Since 1987, he has been a professor of conducting for the Three-Year Advanced Course at the Accademia Musicale Pescarese, discovering talents of new generations including:Massimo Zanetti,Gianandrea Noseda, Daniele Agiman,Pietro Mianiti,Stefano Miceli, Michele Mariotti, Dario Lucantoni, Andrea Di Mele, Massimiliano Caldi, Antonino Manuli, Alessandro Bonato.

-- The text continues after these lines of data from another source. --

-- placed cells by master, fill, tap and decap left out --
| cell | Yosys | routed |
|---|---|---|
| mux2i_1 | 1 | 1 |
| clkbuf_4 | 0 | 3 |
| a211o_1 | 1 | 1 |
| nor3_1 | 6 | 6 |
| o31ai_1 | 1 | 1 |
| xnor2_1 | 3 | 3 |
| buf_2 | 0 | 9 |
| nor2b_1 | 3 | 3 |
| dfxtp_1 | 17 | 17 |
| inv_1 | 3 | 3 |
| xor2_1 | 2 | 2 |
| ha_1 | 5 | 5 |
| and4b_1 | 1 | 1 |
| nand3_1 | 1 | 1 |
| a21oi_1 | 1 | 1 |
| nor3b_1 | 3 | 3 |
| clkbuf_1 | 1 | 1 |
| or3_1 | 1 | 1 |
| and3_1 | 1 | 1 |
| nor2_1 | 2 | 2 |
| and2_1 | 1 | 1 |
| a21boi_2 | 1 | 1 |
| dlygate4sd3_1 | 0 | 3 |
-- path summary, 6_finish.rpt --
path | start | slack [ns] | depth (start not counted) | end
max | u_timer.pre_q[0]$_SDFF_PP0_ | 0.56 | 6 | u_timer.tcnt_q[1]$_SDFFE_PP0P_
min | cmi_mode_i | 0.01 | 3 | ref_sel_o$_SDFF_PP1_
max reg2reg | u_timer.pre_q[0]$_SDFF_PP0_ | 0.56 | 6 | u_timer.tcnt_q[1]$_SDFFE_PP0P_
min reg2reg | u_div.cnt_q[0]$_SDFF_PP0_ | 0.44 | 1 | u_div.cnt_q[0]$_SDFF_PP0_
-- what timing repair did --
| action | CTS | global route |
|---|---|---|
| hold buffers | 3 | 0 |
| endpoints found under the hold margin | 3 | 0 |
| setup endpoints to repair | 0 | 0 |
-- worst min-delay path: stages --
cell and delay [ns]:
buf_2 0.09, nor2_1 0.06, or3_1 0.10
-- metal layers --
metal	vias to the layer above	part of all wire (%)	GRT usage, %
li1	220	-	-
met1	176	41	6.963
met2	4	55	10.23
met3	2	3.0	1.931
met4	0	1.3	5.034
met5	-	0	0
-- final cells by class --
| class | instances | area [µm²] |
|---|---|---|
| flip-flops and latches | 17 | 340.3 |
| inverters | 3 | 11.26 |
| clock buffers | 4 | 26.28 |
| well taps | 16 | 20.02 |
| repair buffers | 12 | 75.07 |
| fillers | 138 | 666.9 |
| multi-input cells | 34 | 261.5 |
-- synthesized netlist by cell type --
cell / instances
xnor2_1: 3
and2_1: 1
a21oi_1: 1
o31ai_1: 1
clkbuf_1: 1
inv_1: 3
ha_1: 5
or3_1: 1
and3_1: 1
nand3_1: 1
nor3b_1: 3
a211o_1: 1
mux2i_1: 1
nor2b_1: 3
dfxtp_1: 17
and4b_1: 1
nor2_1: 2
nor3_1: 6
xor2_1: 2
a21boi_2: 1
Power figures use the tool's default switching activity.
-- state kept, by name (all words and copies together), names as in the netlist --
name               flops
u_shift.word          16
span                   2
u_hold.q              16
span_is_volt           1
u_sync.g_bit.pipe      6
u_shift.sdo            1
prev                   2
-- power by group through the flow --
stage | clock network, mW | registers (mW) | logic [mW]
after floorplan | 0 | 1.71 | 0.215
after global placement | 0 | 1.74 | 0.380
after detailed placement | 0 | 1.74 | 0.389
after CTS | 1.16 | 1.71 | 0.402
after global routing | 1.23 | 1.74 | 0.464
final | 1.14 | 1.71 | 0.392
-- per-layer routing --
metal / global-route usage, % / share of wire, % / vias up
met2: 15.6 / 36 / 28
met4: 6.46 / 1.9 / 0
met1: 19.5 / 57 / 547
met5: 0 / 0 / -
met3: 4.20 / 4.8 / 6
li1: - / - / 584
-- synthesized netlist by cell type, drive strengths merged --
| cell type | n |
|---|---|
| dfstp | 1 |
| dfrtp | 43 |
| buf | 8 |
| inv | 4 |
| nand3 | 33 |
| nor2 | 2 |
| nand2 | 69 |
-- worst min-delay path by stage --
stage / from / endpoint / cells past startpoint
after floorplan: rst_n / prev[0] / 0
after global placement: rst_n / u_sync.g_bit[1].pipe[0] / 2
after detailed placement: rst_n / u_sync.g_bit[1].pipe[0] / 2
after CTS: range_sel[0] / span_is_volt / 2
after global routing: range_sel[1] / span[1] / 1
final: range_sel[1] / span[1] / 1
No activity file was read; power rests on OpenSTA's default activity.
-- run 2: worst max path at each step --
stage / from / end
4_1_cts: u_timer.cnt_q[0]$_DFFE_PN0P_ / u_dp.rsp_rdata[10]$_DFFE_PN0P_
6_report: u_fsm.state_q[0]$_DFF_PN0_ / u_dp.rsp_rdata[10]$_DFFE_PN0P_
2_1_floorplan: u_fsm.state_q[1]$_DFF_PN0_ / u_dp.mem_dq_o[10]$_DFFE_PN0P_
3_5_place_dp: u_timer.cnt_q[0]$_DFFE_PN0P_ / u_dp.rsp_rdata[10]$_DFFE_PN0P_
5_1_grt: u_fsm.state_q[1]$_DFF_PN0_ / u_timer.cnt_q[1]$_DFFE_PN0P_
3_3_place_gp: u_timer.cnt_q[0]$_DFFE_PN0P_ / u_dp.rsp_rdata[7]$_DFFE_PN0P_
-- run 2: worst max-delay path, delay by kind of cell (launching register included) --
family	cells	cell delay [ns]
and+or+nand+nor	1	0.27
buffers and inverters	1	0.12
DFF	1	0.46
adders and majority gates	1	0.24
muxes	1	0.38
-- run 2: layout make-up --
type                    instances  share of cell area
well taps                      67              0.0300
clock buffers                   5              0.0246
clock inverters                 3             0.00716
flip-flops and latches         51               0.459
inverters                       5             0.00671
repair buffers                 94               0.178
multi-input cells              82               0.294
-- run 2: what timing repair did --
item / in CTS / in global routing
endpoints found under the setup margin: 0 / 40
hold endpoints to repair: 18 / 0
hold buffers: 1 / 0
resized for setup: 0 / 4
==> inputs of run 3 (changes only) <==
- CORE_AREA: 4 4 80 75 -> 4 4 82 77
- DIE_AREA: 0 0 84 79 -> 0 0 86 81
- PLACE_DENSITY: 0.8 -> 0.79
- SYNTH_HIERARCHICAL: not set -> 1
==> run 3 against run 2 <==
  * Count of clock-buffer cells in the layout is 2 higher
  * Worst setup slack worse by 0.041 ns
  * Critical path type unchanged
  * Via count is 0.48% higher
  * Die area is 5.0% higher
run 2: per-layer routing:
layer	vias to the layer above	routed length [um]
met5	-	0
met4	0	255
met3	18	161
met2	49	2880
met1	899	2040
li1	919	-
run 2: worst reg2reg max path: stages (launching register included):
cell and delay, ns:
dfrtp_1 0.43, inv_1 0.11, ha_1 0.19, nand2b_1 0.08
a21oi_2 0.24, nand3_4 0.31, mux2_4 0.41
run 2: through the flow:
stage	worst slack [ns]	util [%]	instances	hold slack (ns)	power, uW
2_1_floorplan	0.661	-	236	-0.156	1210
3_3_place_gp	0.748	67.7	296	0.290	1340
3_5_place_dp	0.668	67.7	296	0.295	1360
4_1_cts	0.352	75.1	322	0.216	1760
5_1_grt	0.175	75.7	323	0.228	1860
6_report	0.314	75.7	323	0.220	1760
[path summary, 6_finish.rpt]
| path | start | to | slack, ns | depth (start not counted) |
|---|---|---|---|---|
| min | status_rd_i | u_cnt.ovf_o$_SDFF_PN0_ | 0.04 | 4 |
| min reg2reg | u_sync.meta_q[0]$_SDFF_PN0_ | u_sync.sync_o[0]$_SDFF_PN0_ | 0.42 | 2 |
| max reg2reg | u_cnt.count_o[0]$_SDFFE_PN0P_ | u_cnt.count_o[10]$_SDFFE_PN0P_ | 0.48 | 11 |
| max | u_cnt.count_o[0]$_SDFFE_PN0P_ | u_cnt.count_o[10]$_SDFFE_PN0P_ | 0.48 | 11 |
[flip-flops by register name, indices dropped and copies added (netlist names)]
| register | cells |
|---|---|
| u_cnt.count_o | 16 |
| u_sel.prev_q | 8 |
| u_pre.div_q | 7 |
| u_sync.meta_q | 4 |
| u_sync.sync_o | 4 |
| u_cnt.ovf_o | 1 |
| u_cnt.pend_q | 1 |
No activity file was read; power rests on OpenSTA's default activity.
**config.mk**
```make
export PLATFORM = sky130hd
export DESIGN_NAME = irq_chain
export DESIGN_NICKNAME = d
export VERILOG_FILES = /design/src/rtl/irq_chain_pkg.sv /design/src/rtl/irq_chain_ctrl.sv /design/src/rtl/irq_chain_dp.sv /design/src/rtl/irq_chain.sv
export SDC_FILE = /design/constraint.sdc
export NUM_CORES = 1
export LEC_CHECK = 0
export CORE_AREA = 2 2 39 41
export DETAILED_ROUTE_END_ITERATION = 6
export DIE_AREA = 0 0 41 43
export PLACE_DENSITY = 0.83
export SYNTH_ARGS = -nofsm -noshare
export SYNTH_HDL_FRONTEND = slang
export SYNTH_SLANG_ARGS = --single-unit
```
**constraint.sdc**
```tcl
create_clock -name clk -period 2.63 [get_ports clk]
set_clock_uncertainty 0.1 [all_clocks]
set_input_delay 0.526 -clock clk [delete_from_list [all_inputs] [get_ports clk]]
set_output_delay 0.526 -clock clk [all_outputs]
set_load 0.03 [all_outputs]
```
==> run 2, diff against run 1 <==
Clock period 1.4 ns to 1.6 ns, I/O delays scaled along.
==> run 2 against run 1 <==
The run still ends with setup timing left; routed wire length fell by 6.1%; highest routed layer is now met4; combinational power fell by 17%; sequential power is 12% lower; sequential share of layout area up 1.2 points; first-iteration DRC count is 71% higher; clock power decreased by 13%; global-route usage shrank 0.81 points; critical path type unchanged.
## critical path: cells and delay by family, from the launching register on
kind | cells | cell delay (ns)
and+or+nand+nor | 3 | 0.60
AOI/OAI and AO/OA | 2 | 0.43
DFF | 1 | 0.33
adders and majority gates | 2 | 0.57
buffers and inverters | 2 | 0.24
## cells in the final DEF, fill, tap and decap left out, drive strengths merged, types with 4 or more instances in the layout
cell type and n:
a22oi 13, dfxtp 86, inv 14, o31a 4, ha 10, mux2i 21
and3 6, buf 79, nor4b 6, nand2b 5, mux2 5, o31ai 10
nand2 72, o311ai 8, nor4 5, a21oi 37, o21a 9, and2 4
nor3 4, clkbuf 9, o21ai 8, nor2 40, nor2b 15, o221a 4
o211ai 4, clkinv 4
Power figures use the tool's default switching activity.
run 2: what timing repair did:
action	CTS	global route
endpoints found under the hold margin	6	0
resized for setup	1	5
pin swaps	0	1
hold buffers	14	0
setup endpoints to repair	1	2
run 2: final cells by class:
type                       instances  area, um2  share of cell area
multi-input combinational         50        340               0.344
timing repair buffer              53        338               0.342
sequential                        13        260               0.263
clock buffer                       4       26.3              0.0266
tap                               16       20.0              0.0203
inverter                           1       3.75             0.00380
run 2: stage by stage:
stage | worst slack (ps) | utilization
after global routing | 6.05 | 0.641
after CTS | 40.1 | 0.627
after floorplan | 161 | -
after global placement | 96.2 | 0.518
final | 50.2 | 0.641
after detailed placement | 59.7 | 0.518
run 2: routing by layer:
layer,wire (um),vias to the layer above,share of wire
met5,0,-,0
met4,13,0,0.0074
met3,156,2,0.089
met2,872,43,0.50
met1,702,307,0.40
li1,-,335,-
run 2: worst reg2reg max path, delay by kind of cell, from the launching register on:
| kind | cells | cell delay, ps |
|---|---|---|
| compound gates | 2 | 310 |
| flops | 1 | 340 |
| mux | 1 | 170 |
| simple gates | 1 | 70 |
File: config.mk
export PLATFORM = sky130hd
export DESIGN_NAME = split_bus_seq
export DESIGN_NICKNAME = d
export VERILOG_FILES = /design/src/rtl/split_bus_pkg.sv /design/src/rtl/split_bus_plan.sv /design/src/rtl/split_bus_wsteer.sv /design/src/rtl/split_bus_rgather.sv /design/src/rtl/split_bus_seq.sv
export SDC_FILE = /design/constraint.sdc
export NUM_CORES = 1
export LEC_CHECK = 0
export BUFFER_PORTS_ARGS = -buffer_cell sky130_fd_sc_hd__buf_2
export CORE_ASPECT_RATIO = 1.5
export CORE_UTILIZATION = 54
export CTS_CLUSTER_DIAMETER = 100
export DETAILED_ROUTE_END_ITERATION = 8
export GPL_ROUTABILITY_DRIVEN = 0
export GPL_TIMING_DRIVEN = 0
export PLACE_DENSITY_LB_ADDON = 0.2
export SYNTH_ARGS = -nofsm -noshare
export SYNTH_HDL_FRONTEND = slang
export SYNTH_SLANG_ARGS = --single-unit
File: constraint.sdc
create_clock -name clk -period 3 [get_ports clk]
set_input_delay 0.6 -clock clk [delete_from_list [all_inputs] [get_ports clk]]
set_output_delay 0.6 -clock clk [all_outputs]
set_load 0.01 [all_outputs]
File: src/rtl/split_bus_pkg.sv
package split_bus_pkg;
   localparam int LANE_W = 8;
   localparam int LANES  = 2;
   localparam int BUS_W  = LANE_W * LANES;

   typedef enum logic [0:0] {
      ST_IDLE = 1'b0,
      ST_RUN  = 1'b1
   } seq_state_t;

   localparam logic [LANES-1:0] EN_LOW  = 2'b01;
   localparam logic [LANES-1:0] EN_HIGH = 2'b10;
   localparam logic [LANES-1:0] EN_BOTH = 2'b11;
endpackage
<file path="src/rtl/rcc_pkg.sv">
package rcc_pkg;
  localparam int unsigned WORD_W   = 32;
  localparam int unsigned BIT_POR  = 31;
  localparam int unsigned BIT_SPOR = 30;
  localparam int unsigned BIT_SXIR = 29;
  localparam int unsigned BIT_BPOR = 28;
  localparam int unsigned BIT_BXIR = 27;

  localparam logic [WORD_W-1:0] POR_ONLY  = WORD_W'(1) << BIT_POR;
  localparam logic [WORD_W-1:0] W1C_MASK  = POR_ONLY | (WORD_W'(1) << BIT_BPOR)
                                          | (WORD_W'(1) << BIT_BXIR);
  localparam logic [WORD_W-1:0] SET_MASK  = (WORD_W'(1) << BIT_SPOR)
                                          | (WORD_W'(1) << BIT_SXIR);
  localparam logic [WORD_W-1:0] KEEP_MASK = W1C_MASK | SET_MASK;

  typedef struct packed {
    logic              hit;
    logic [WORD_W-1:0] clr_bits;
    logic [WORD_W-1:0] set_bits;
    logic              soft_por;
    logic              req;
  } wr_op_t;
endpackage

</file>
<file path="src/rtl/rcc_wr_decode.sv">
module rcc_wr_decode
  import rcc_pkg::*;
#(
  parameter int unsigned ADDR_W  = 3,
  parameter int unsigned SEL_BIT = 2
) (
  input  logic                   wr_en,
  input  logic [ADDR_W-1:0]      wr_addr,
  input  logic [WORD_W-1:0]      wr_data,
  output wr_op_t                 op
);
  logic [WORD_W-1:0] val;

  always_comb begin
    val         = wr_data & KEEP_MASK;
    op.hit      = wr_en & wr_addr[SEL_BIT];
    op.clr_bits = op.hit ? (val & W1C_MASK) : '0;
    op.set_bits = op.hit ? (val & SET_MASK) : '0;
    op.soft_por = op.hit & val[BIT_SPOR];
    op.req      = op.hit & (val[BIT_SPOR] | val[BIT_SXIR]);
  end
endmodule

</file>
<file path="src/rtl/rcc_sat_counter.sv">
module rcc_sat_counter #(
  parameter int unsigned CNT_W = 8
) (
  input  logic             clk,
  input  logic             rst,
  input  logic             clr,
  input  logic             inc,
  output logic             first,
  output logic [CNT_W-1:0] cnt_q
);
  localparam logic [CNT_W-1:0] CNT_MAX = '1;

  // counter seen by an event in this cycle, after any same-cycle clear
  assign first = clr | (cnt_q == '0);

  always_ff @(posedge clk) begin
    if (rst) begin
      cnt_q <= '0;
    end else if (inc) begin
      if (first)                 cnt_q <= CNT_W'(1);
      else if (cnt_q != CNT_MAX) cnt_q <= cnt_q + CNT_W'(1);
    end else if (clr) begin
      cnt_q <= '0;
    end
  end
endmodule

</file>
<file path="src/rtl/rcc_read_port.sv">
module rcc_read_port
  import rcc_pkg::*;
#(
  parameter int unsigned ADDR_W  = 3,
  parameter int unsigned SEL_BIT = 2
) (
  input  logic              clk,
  input  logic              rst,
  input  logic              rd_en,
  input  logic [ADDR_W-1:0] rd_addr,
  input  logic [WORD_W-1:0] cause,
  output logic [WORD_W-1:0] rd_data_q
);
  always_ff @(posedge clk) begin
    if (rst)                           rd_data_q <= '0;
    else if (rd_en && rd_addr[SEL_BIT]) rd_data_q <= cause;
    else                               rd_data_q <= '0;
  end
endmodule

</file>
<file path="src/rtl/reset_cause_reg.sv">
module reset_cause_reg
  import rcc_pkg::*;
#(
  parameter int unsigned ADDR_W  = 3,
  parameter int unsigned SEL_BIT = 2,
  parameter int unsigned CNT_W   = 8
) (
  input  logic              clk,
  input  logic              rst,
  input  logic              sysrst_evt,
  input  logic              wr_en,
  input  logic [ADDR_W-1:0] wr_addr,
  input  logic [31:0]       wr_data,
  input  logic              rd_en,
  input  logic [ADDR_W-1:0] rd_addr,
  output logic [31:0]       rd_data,
  output logic [31:0]       cause_q,
  output logic              reset_req
);
  wr_op_t            op;
  logic              first;
  logic [CNT_W-1:0]  cnt_q;
  logic [WORD_W-1:0] cause_nxt;

  rcc_wr_decode #(.ADDR_W(ADDR_W), .SEL_BIT(SEL_BIT)) u_dec (
    .wr_en(wr_en), .wr_addr(wr_addr), .wr_data(wr_data), .op(op)
  );

  rcc_sat_counter #(.CNT_W(CNT_W)) u_cnt (
    .clk(clk), .rst(rst), .clr(op.soft_por), .inc(sysrst_evt),
    .first(first), .cnt_q(cnt_q)
  );

  rcc_read_port #(.ADDR_W(ADDR_W), .SEL_BIT(SEL_BIT)) u_rd (
    .clk(clk), .rst(rst), .rd_en(rd_en), .rd_addr(rd_addr),
    .cause(cause_q), .rd_data_q(rd_data)
  );

  // write applied first, reset event second
  always_comb begin
    cause_nxt = (cause_q & ~op.clr_bits) | op.set_bits;
    if (sysrst_evt && first) cause_nxt = POR_ONLY;
  end

  always_ff @(posedge clk) begin
    if (rst) begin
      cause_q   <= '0;
      reset_req <= 1'b0;
    end else begin
      cause_q   <= cause_nxt & KEEP_MASK;
      reset_req <= op.req;
    end
  end
endmodule

</file>
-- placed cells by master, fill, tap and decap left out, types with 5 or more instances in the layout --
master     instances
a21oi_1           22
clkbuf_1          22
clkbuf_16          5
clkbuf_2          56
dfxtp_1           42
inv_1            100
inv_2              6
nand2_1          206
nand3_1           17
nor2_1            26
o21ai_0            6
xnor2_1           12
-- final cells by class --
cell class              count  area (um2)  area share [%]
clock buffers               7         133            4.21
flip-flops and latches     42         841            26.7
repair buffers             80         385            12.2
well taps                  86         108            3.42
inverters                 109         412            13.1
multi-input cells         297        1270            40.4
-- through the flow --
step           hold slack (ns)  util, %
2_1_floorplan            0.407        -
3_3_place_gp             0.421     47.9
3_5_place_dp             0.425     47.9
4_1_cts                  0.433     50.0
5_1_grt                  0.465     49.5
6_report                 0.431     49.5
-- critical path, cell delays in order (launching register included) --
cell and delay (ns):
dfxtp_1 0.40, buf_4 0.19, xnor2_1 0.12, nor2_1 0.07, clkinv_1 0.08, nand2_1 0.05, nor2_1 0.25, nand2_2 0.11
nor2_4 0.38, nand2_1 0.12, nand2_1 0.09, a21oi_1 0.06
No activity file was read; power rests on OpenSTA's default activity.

In 2002, the College of Accountants of Lanciano in Abruzzo awarded him the "Premio Frentano d'Oro" for his artistic merits in Italy and abroad. The Associazione Amici della Lirica of the Pesaro Opera Festival honored him with the award of the "Premio Rossini d'Oro 2006." In 2009, the XXVI "Luigi Illica Prize" and the "Carloni" Prize of the Barattelli of L'Aquila. In 2022 he was appointed music director of the Macerata Opera Festival succeeding Francesco Lanzillotta.